Desert

The Desert in Me

In Fiction by

I was going to be a desert.

They’d designed this recliner for conductivity, not comfort. I lay down, feeling cold alloy through my shift because it was either “rehabilitation” or relocation.

“Where did they assign you for Environment Week?” the guard asked.

“I don’t remember.” It was twenty years ago. You turn eighteen, and they ship you off to be part of the landscape, literally, for an entire week. Happy goddamn birthday.

“Hmph.” Cold gel on my temple. “It’s important to remember how our actions change the planet, you know. One month will do you good.” The guard’s sincerity made me want to scream.

The electrodes connected.

I was drying out from the inside. The thought of ungluing my lips, letting air corrode my throat, was too much. So I waited and let it happen and then I blinked.

I was miles of dust crisscrossed with buried riverbeds. We’d drained the aquifers, so there were no oases in me. Nothing at all, except red fire ants and the heat. My surface was baking.

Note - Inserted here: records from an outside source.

[config.mk]
export PLATFORM = sky130hd
export DESIGN_NAME = frame_buffer_ctrl
export DESIGN_NICKNAME = d
export VERILOG_FILES = /design/src/rtl/frame_buffer_ctrl.sv
export SDC_FILE = /design/constraint.sdc
export NUM_CORES = 1
export LEC_CHECK = 0
export CAP_MARGIN = 5
export CORE_MARGIN = 2
export CORE_UTILIZATION = 35
export CTS_BUF_LIST = sky130_fd_sc_hd__clkbuf_8
export CTS_CLUSTER_SIZE = 14
export DETAILED_ROUTE_END_ITERATION = 8
export PLACE_DENSITY = 0.58
export SKIP_LAST_GASP = 1
export SLEW_MARGIN = 40
export SYNTH_ARGS = -nofsm -noshare
export SYNTH_HDL_FRONTEND = slang
export SYNTH_SLANG_ARGS = --single-unit
[constraint.sdc]
create_clock -name PCLK -period 5.1 [get_ports PCLK]
set_input_delay 1.02 -clock PCLK [delete_from_list [all_inputs] [get_ports PCLK]]
set_output_delay 1.02 -clock PCLK [all_outputs]
set_load 0.05 [all_outputs]
[src/rtl/frame_buffer_ctrl.sv]
// Ping-pong frame-buffer write controller: captures one VSYNC-delimited frame into the back bank
// and swaps banks on a complete frame once the consumer has released the front bank.
module frame_buffer_ctrl #(
  parameter  int RESOLUTION_WIDTH  = 640,
  parameter  int RESOLUTION_HEIGHT = 480,
  localparam int NPIX              = RESOLUTION_WIDTH * RESOLUTION_HEIGHT,
  localparam int AW                = $clog2(NPIX)
) (
  input  logic          PCLK,
  input  logic          RST_N,
  input  logic          VSYNC,
  input  logic          DV,
  input  logic [15:0]   i_pixel,
  input  logic [AW-1:0] i_w_addr,
  input  logic          i_enable,
  input  logic          i_release,
  output logic          o_wr_en,
  output logic [AW:0]   o_wr_addr,
  output logic [15:0]   o_wr_data,
  output logic          o_rd_bank,
  output logic          o_rd_busy,
  output logic          o_frame_ready,
  output logic          o_frame_drop,
  output logic          o_frame_err,
  output logic [15:0]   o_frame_count
);

  localparam int CW = $clog2(NPIX + 1);
  localparam logic [AW:0]   NPIX_A = (AW + 1)'(NPIX);
  localparam logic [CW-1:0] NPIX_C = CW'(NPIX);

  localparam logic [1:0] ST_IDLE       = 2'd0;
  localparam logic [1:0] ST_WAIT_START = 2'd1;
  localparam logic [1:0] ST_CAPTURE    = 2'd2;
  localparam logic [1:0] ST_COMMIT     = 2'd3;

  logic [1:0]    state;
  logic          vs_q;
  logic          wr_bank;
  logic          err_flag;
  logic [CW-1:0] pix_cnt;

  logic frame_start;
  logic frame_end;
  logic addr_ok;
  logic cnt_ok;

  always_comb begin
    frame_start = vs_q & ~VSYNC;
    frame_end   = ~vs_q & VSYNC;
    addr_ok     = {1'b0, i_w_addr} < NPIX_A;
    cnt_ok      = pix_cnt < NPIX_C;
  end

  always_ff @(posedge PCLK or negedge RST_N) begin
    if (!RST_N) begin
      state         <= ST_IDLE;
      vs_q          <= 1'b0;
      wr_bank       <= 1'b0;
      err_flag      <= 1'b0;
      pix_cnt       <= '0;
      o_wr_en       <= 1'b0;
      o_wr_addr     <= '0;
      o_wr_data     <= '0;
      o_rd_bank     <= 1'b1;
      o_rd_busy     <= 1'b0;
      o_frame_ready <= 1'b0;
      o_frame_drop  <= 1'b0;
      o_frame_err   <= 1'b0;
      o_frame_count <= '0;
    end else begin
      vs_q          <= VSYNC;
      o_wr_en       <= 1'b0;
      o_frame_ready <= 1'b0;
      o_frame_drop  <= 1'b0;
      o_frame_err   <= 1'b0;

      // A release is applied before the commit decision, so it may free the bank for this swap
      if (i_release) o_rd_busy <= 1'b0;

      case (state)
        ST_IDLE: begin
          if (i_enable) state <= ST_WAIT_START;
        end
        ST_WAIT_START: begin
          if (!i_enable) begin
            state <= ST_IDLE;
          end else if (frame_start) begin
            state    <= ST_CAPTURE;
            pix_cnt  <= '0;
            err_flag <= 1'b0;
          end
        end
        ST_CAPTURE: begin
          if (!i_enable) begin
            state <= ST_IDLE;
          end else begin
            if (DV) begin
              if (addr_ok && cnt_ok) begin
                o_wr_en   <= 1'b1;
                o_wr_addr <= {wr_bank, i_w_addr};
                o_wr_data <= i_pixel;
                pix_cnt   <= pix_cnt + CW'(1);
              end else begin
                err_flag <= 1'b1;
              end
            end
            if (frame_end) state <= ST_COMMIT;
          end
        end
        ST_COMMIT: begin
          if (err_flag || (pix_cnt != NPIX_C)) begin
            o_frame_err <= 1'b1;
          end else if (o_rd_busy && !i_release) begin
            o_frame_drop <= 1'b1;
          end else begin
            wr_bank       <= ~wr_bank;
            o_rd_bank     <= wr_bank;
            o_rd_busy     <= 1'b1;
            o_frame_ready <= 1'b1;
            o_frame_count <= o_frame_count + 16'd1;
          end
          state <= i_enable ? ST_WAIT_START : ST_IDLE;
        end
        default: state <= ST_IDLE;
      endcase
    end
  end

endmodule
* After elaboration in Yosys (flattened, before gate mapping) *
Index checks and enable logic that the tools add are counted.

operators by class
  add/sub/neg operators = 2
  magnitude comparators = 2
  eq/ne operators = 13
  muxes and demuxes = 35
  bitwise gates (word level) = 7
  reduce and logical (&&, ||, !) cells = 11

operators with widths
  cell                   number
  $mux 19                5
  $lt 19x19->1 const B   2
  $pmux 19 s2            1
  $mux 1                 22
  $add 19x1->19 const B  1
  $ne 19x19->1 const B   1
  $add 16x1->16 const B  1
  $ne 2x2->1 const B     7
  $reduce_and 6->1       2
  $mux 2                 5
  $pmux 2 s4             1
  $ne 3x3->1 const B     2
  $reduce_and 3->1       2
  $not 1->1              5
  $eq 2x2->1 const B     2
  $reduce_and 4->1       1
  $and 1x1->1            2
  $eq 2x1->1 const B     1
  $logic_and 1x1->1      2
  $logic_not 2->1        1
  $pmux 1 s2             1
  $reduce_bool 2->1      1
  $logic_not 1->1        1
  $logic_or 1x1->1       1

storage, ports and cells
  flip-flop bits (word level) = 82
  input bits = 41
  output and inout bits = 58
  logic and storage cells = 84

* Longest topological paths before layout *
Gate-level depths: netlist (run 1).

  depth after elaboration = 6
  gate-level depth with buffers = 8
  gate-level depth less buffers = 7

* Worst setup path before layout (run 1) *
OpenSTA, ideal clock, no wires.

  kind = input to register
  from = input i_w_addr[14]
  to = register o_wr_addr[0]
  setup time = 125 ps
  arrival time = 2357 ps
  required time = 4975 ps
  slack = 2618 ps
  cell stages on the path = 7
  buffers on the path = 2
  cell sequence = a211o_1 -> o21ai_0 -> nand2b_4 -> buf_6 -> clkinv_4 -> buf_6 -> mux2_2

on the way
  word-level cells in the longest chain between the ends = 3

ends and longest elaborated chain
  item                               line  RTL
  start, declared                    14    input logic [AW-1:0] i_w_addr,
  $lt 19x19->1                       51    addr_ok = {1'b0, i_w_addr} < NPIX_A;
  $logic_and 1x1->1                  99    if (addr_ok && cnt_ok) begin
  $reduce_and 4->1 (no source line)  -
  end signal, assigned               101   o_wr_addr <= {wr_bank, i_w_addr};
  end, declared                      18    output logic [AW:0] o_wr_addr,

No other way between the ends.
A chain may end at the register's enable or synchronous reset.

* Final worst setup path (run 1) *
  from = input i_w_addr[14]
  to = register o_wr_data[1]

on the way
  word-level cells in the longest chain between the ends = 3

ends and longest elaborated chain
  item                               line  RTL
  $lt 19x19->1                       51
  $logic_and 1x1->1                  99
  $reduce_and 4->1 (no source line)  -
  end signal, assigned               102   o_wr_data <= i_pixel;
  end, declared                      19    output logic [15:0] o_wr_data,

No other way between the ends.

==> results.sh, run 1 <==
export IMPL_status="finished clean"
export IMPL_port_buffers=98
export IMPL_vias=2743
export IMPL_drt_wl_total_um=7930
export IMPL_tritoncts="done"
export IMPL_wl_per_cell_um=14.47
export IMPL_grt_antenna_before_repair=0
export IMPL_drive_gt1_share_pct=15.05
export IMPL_fillCellCount=939
export IMPL_critPathKind="in -> reg"
export IMPL_fin_util_pct=48.33
export IMPL_grt_max_degree=83
export IMPL_cts_hold_buf=0
export IMPL_clock_sinks=82
export IMPL_grt_pass1_vias=2810
export IMPL_io_pins=99
export IMPL_tightest_slew_ns=0.7667
export IMPL_placeableCoreArea_um2=10230
export IMPL_synth_enable_flop_cells=0
export IMPL_grt_pass1_wl_um=13290
export IMPL_r2r_setup_slack_ns=2.78
export IMPL_rsz0062_at_grt="no"
export IMPL_yosysTopAreaCell="dfrtp_1"
export IMPL_cts_clk_slew_worst_paths_ns=0.09
export IMPL_drc=0
export IMPL_start_util_pct=35.78
export IMPL_ant_nets=0
export IMPL_clk_latency_ns=0.35
export IMPL_rows=37
export IMPL_slew_headroom_pct=48.42
export IMPL_period_share_pct=56.63
export IMPL_drtPass1Iterations=4
export IMPL_setup_viol=0
export IMPL_ys_top_cells_by_area="dfrtp_1 (55%), mux2_2 (11%), o21ai_0 (2.9%), xnor2_1 (2.9%), nand2_1 (2.6%)"
export IMPL_synth_avg_cell_area_um2=11.96
export IMPL_synth_warnings=0
export IMPL_viasPerCell=5.005
export IMPL_power_density_nw_per_um2=306.5
export IMPL_cts_buffer_depth=2
export IMPL_yosysTopAreaCellShare_pct=55.37
export IMPL_synth_most_common_cell="dfrtp_1"
export IMPL_dieHeight_um=106.3
export IMPL_design_area_um2=4945
export IMPL_grt_usage_pct=14.60
export IMPL_ctsHtreeMaxLevel=3
export IMPL_n_antenna_cell=0
export IMPL_ys_ff_latch=82
export IMPL_tns_ns=0
export IMPL_period_needed_ns=2.888
export IMPL_multiInputGateArea_um2=1505
export IMPL_start_kind="input pin"
export IMPL_cap_violations=0
export IMPL_max_vdd_ir_drop_v=0.0001812
export IMPL_gp_congestion=0.7622
export IMPL_cts_setup_buffers=0
export IMPL_cts_inserted_buffers=9
export IMPL_hold_violations=0
export IMPL_globalRouteOverflowTotal=0
export IMPL_die_area_um2=11290
export IMPL_post_cts_resized=0
export IMPL_p_leak_nw=2.123
export IMPL_yosysUniqueCellTypes=47
export IMPL_finClkSkew_ns=0.01410
export IMPL_root_buffer="clkbuf_8"
export IMPL_synth_main_ff_cell="dfrtp_1"
export IMPL_die_x_um=106.3
export IMPL_placed_area_um2=4738
export IMPL_drt_iter0_drc=108
export IMPL_synthCells=306
export IMPL_crit_fanout=42
export IMPL_hold_path_class="reg -> reg"
export IMPL_seq_area_um2=2053
export IMPL_fmax_mhz=346.3
export IMPL_area_growth_pct=35.06
export IMPL_ys_seq_area_share_pct=56.08
export IMPL_worstPathArrival_ns=3.12
export IMPL_syn_nets=350
export IMPL_critPathRequiredTime_ns=5.33
export IMPL_crit_path_end_kind="register"
export IMPL_synthesis_area_um2=3661
export IMPL_ys_top_cells_by_count="dfrtp_1 (81), mux2_2 (35), nand2_1 (25), o21ai_0 (21), nor2_1 (14)"
export IMPL_final_nets=451
export IMPL_drv_slew=0
export IMPL_hpwlAfterDp_um=5254
export IMPL_ys_async_sr_fraction_pct=100.0
==> final cells by class <==
cell class / count / area share, %
multi-input combinational: 210 / 30.44
clock buffer: 10 / 2.783
tap: 136 / 3.441
sequential: 82 / 41.52
inverter: 6 / 0.5567
timing repair buffer: 98 / 19.91
clock inverter: 6 / 1.341
==> routing by layer <==
| metal | GRT usage, % | up-vias | share of wire [%] |
|---|---|---|---|
| met5 | 0 | - | 0 |
| met2 | 22.89 | 77 | 44 |
| met1 | 20.02 | 1346 | 49 |
| li1 | - | 1312 | - |
| met3 | 3.311 | 8 | 5.7 |
| met4 | 4.793 | 0 | 1.2 |
==> through the flow <==
step	instances	worst slack (ns)	hold slack, ns	power, W
after global routing	548	2.030	0.5142	0.001584
after floorplan	306	2.618	0.4505	0.0009144
after detailed placement	532	1.836	0.4707	0.001049
final	548	2.212	0.4764	0.001516
after global placement	532	1.900	0.4626	0.001047
after CTS	548	2.202	0.4859	0.001540
==> registers in the layout, summed over array words and instances, names as in the netlist, 2 cells and up <==
name	count
o_wr_addr	20
pix_cnt	19
o_frame_count	16
o_wr_data	16
state	2
==> worst paths after layout <==
check / cells past startpoint / endpoint / from
max in group asynchronous: 1 / pix_cnt[1] / RST_N
setup reg to reg: 5 / o_wr_data[1] / pix_cnt[12]
hold / removal: 1 / o_frame_count[15] / o_frame_count[15]
min in group asynchronous: 1 / wr_bank / RST_N
setup / recovery: 6 / o_wr_data[1] / i_w_addr[14]
hold reg to reg: 1 / o_frame_count[15] / o_frame_count[15]
==> worst max-delay path, stage by stage <==
cell	delay (ns)
clkdlybuf4s50_1	0.42
a211o_1	0.31
o21ai_0	0.37
nand2b_4	0.25
clkinv_4	0.34
mux2_2	0.38
==> cells by family (layout without fill, tap and decap cells) <==
family | count (synthesis) | in the layout | share of synthesized area (%)
flops | 82 | 82 | 56.08
buf+inv | 14 | 120 | 2.803
xor+xnor | 16 | 16 | 3.828
compound gates | 50 | 50 | 8.305
simple gates | 103 | 103 | 16.27
fa+ha+maj | 3 | 3 | 1.025
mux | 38 | 38 | 11.69
==> power by group <==
group	internal (W)	switching, W
clock	0.000241	0.000240
sequential	0.000693	0.0000262
combinational	0.000125	0.000191
==> cell usage in the layout, fill, tap and decap left out, types with 2 or more instances in the layout <==
master / synthesis / routed
clkdlybuf4s50_1: 0 / 97
dfrtp_1: 81 / 81
mux2_2: 35 / 35
nand2_1: 25 / 25
o21ai_0: 21 / 21
nor2_1: 14 / 14
nand3_1: 13 / 13
xnor2_1: 12 / 12
clkbuf_8: 0 / 11
nand4_1: 8 / 8
a21oi_1: 8 / 8
nor3_1: 7 / 7
and3_1: 7 / 7
inv_1: 5 / 5
nor4b_1: 5 / 5
clkinv_4: 1 / 4
o21a_1: 4 / 4
o31ai_1: 4 / 4
xor2_1: 4 / 4
a21o_1: 3 / 3
mux2_1: 3 / 3
and4_1: 3 / 3
ha_1: 3 / 3
nor2b_1: 2 / 2
nand2b_1: 2 / 2
or3_1: 2 / 2
a31oi_1: 2 / 2
o21ai_1: 2 / 2
nor4_2: 2 / 2
and2_1: 2 / 2
nor3_2: 2 / 2
clkinv_2: 0 / 2
No activity file was read; power rests on OpenSTA's default activity.
==> run 2: changes to the inputs <==
- PLACE_DENSITY: 0.58 -> 0.6
- clock period: 5.1 -> 2.3 ns (I/O delays scaled with it)
==> run 2 against run 1 <==
Net effect:
- global-route usage grew 0.12 points
- setup slack lost 2.0 ns
- first-iteration DRC count grew 19%
- critical path type is now reg -> out
- combinational power increased by 120%
- routed wire length decreased by 0.63%
- sequential share of layout area shrank 0.74 points
- highest routed layer unchanged
==> results.sh, run 2 (same netlist as run 1, synthesis figures left out) <==
export IMPL_period_needed_ns=2.126
export IMPL_cts_buffer_depth=2
export IMPL_crit_chain="clkdlybuf4s50_1"
export IMPL_r2r_start="pix_cnt[12]"
export IMPL_drt_wl_total_um=7880
export IMPL_whs_ns=0.04926
export IMPL_port_buffers=98
export IMPL_crit_fanout=2
export IMPL_critical_path_top_delay_family="buffers and inverters"
export IMPL_drive_gt1_share_pct=18.14
export IMPL_critPathMaxStageDelay_ns=0.79
export IMPL_die_area_um2=11290
export IMPL_rsz0062_at_grt="no"
export IMPL_status="finished clean"
export IMPL_grt_max_degree=36
export IMPL_timing_critical_path_buf_inv=1
export IMPL_grt_usage_pct=14.72
export IMPL_critPathSlowestCell="clkdlybuf4s50_1"
export IMPL_drt_iter0_drc=128
export IMPL_fin_util_pct=49.21
export IMPL_hold_path_class="in -> async"
export IMPL_critPathKind="reg -> out"
export IMPL_cap_violations=0
export IMPL_viasPerCell=4.940
export IMPL_grt_pass1_wl_um=13210
export IMPL_placeableCoreArea_um2=10230
export IMPL_critPathRequiredTime_ns=1.84
export IMPL_globalRouteOverflowTotal=0
export IMPL_tritoncts="done"
export IMPL_tightest_slew_ns=0.5152
export IMPL_crit_path_end_kind="primary output"
export IMPL_grt_pass1_vias=2794
export IMPL_p_leak_nw=2.199
export IMPL_hold_violations=0
export IMPL_cts_clk_slew_worst_paths_ns=0.08
export IMPL_cts_hold_buf=0
export IMPL_rows=37
export IMPL_slew_headroom_pct=65.55
export IMPL_ctsHtreeMaxLevel=3
export IMPL_gp_congestion=0.8418
export IMPL_layout_common_cells="clkdlybuf4s50_1 (97), dfrtp_1 (81), mux2_2 (35)"
export IMPL_root_buffer="clkbuf_8"
export IMPL_clock_sinks=82
export IMPL_r2r_setup_slack_ns=0.26
export IMPL_cts_setup_buffers=0
export IMPL_vias=2796
export IMPL_clk_latency_ns=0.34
export IMPL_n_antenna_cell=0
export IMPL_drv_slew=0
export IMPL_ant_nets=0
export IMPL_worstPathArrival_ns=1.67
export IMPL_fmax_mhz=470.4
export IMPL_dieHeight_um=106.3
export IMPL_die_x_um=106.3
export IMPL_drtPass1Iterations=4
export IMPL_max_vdd_ir_drop_v=0.0003588
export IMPL_start_util_pct=35.78
export IMPL_io_pins=99
export IMPL_regMostFlops="o_wr_addr"
export IMPL_reg2regPathDepth=6
export IMPL_period_share_pct=92.43
export IMPL_timing_rr_end="pix_cnt[8]"
export IMPL_largest_reg_flops=20
export IMPL_wl_per_cell_um=13.92
export IMPL_drc=0
export IMPL_final_nets=471
export IMPL_area_growth_pct=37.53
export IMPL_power_density_nw_per_um2=631.1
export IMPL_top_regs="o_wr_addr: 20 flops, pix_cnt: 19 flops"
export IMPL_layout_commonest_cell="clkdlybuf4s50_1"
export IMPL_finClkSkew_ns=0.01048
export IMPL_hpwlAfterDp_um=5710
export IMPL_start_kind="register"
export IMPL_grt_antenna_before_repair=0
export IMPL_post_cts_resized=0
export IMPL_setup_viol=0
export IMPL_cts_inserted_buffers=9
run 2: cell types whose count changed in the layout (fill, tap and decap cells not counted), sizes merged:
cell	change
inv	+2
clkbuf	-2
clkinv	-2
bufinv	-1
buf	+21
run 2: how the worst max path moves through the flow:
stage	slack (ns)	cells past startpoint	end	start
finish	0.17	1	o_rd_bank	o_rd_bank
global route	0.05	8	pix_cnt[14]	i_w_addr[14]
CTS	0.15	1	o_rd_bank	o_rd_bank
detailed placement	-0.18	8	pix_cnt[14]	i_w_addr[14]
global placement	-0.13	8	pix_cnt[16]	i_w_addr[14]
floorplan	0.34	7	o_wr_addr[0]	pix_cnt[12]
run 2: area by class of cell:
class / instances / area [um^2]
fill: 927 / 5196
sequential: 82 / 2053
multi-input combinational: 210 / 1505
timing repair buffer: 118 / 1129
tap: 136 / 170.2
clock buffer: 9 / 123.9
inverter: 6 / 27.53
clock inverter: 5 / 26.28
run 2: stage by stage:
stage / cell area, um^2 / power, W / instances / setup TNS [ns] / worst slack [ns]
after floorplan: 3661 / 0.002028 / 306 / 0 / 0.3438
after global placement: 4885 / 0.002333 / 552 / -4.021 / -0.1345
after detailed placement: 4885 / 0.002340 / 552 / -5.707 / -0.1766
after CTS: 5035 / 0.003219 / 566 / 0 / 0.1490
after global routing: 5035 / 0.003328 / 566 / 0 / 0.05129
final: 5035 / 0.003177 / 566 / 0 / 0.1742
run 2: report_power, final:
group / internal [W] / leakage (nW) / switching (W)
combinational: 0.000286 / 1.00 / 0.000425
clock: 0.000371 / 0.0873 / 0.000504
sequential: 0.00154 / 1.11 / 0.0000558
run 2: per-layer routing:
layer	vias up	global-route usage, %	routed length [um]
met5	-	0	0
met4	0	3.853	92
met3	10	4.353	509
met2	82	22.89	3549
met1	1356	20.15	3729
li1	1348	-	-
==> run 3: changes to the inputs <==
- CTS_CLUSTER_DIAMETER: not set -> 50
==> results of run 3 <==
Same layout as run 2: the final DEF is identical, and so are final timing and power.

No, I wouldn’t let go yet. My skin cracked open, insects drifted between my pores. I was supposed to put this miserable ecosystem before myself? Screw that. I’d take all the long hot showers I wanted. My thoughts went in tight, angry circles. I lost count of the days. One after another, all the same, trying to change me.

And then, one cool silent night, the air hinted at moisture. Oh god. I had come to terms with my dryness by forgetting wet.

I moaned.

“Are you okay?”

No, I’m not okay, I’m a desert. But I couldn’t say that to a person who was an air current flecked with sea salt. “I’m holding up.”

“Happy birthday!”

I chose not to tell my new friend I was a thirty-eight-year-old criminal. “Thank you.”

Their winds ruffled my expanse, which was unperturbed by tiny skulls and the remnants of saguaro. Some said that murderers and rapists were left to wallow there forever. But I hadn’t heard any voices from them, so maybe not.

“How are you enjoying your first environmental dissociation?”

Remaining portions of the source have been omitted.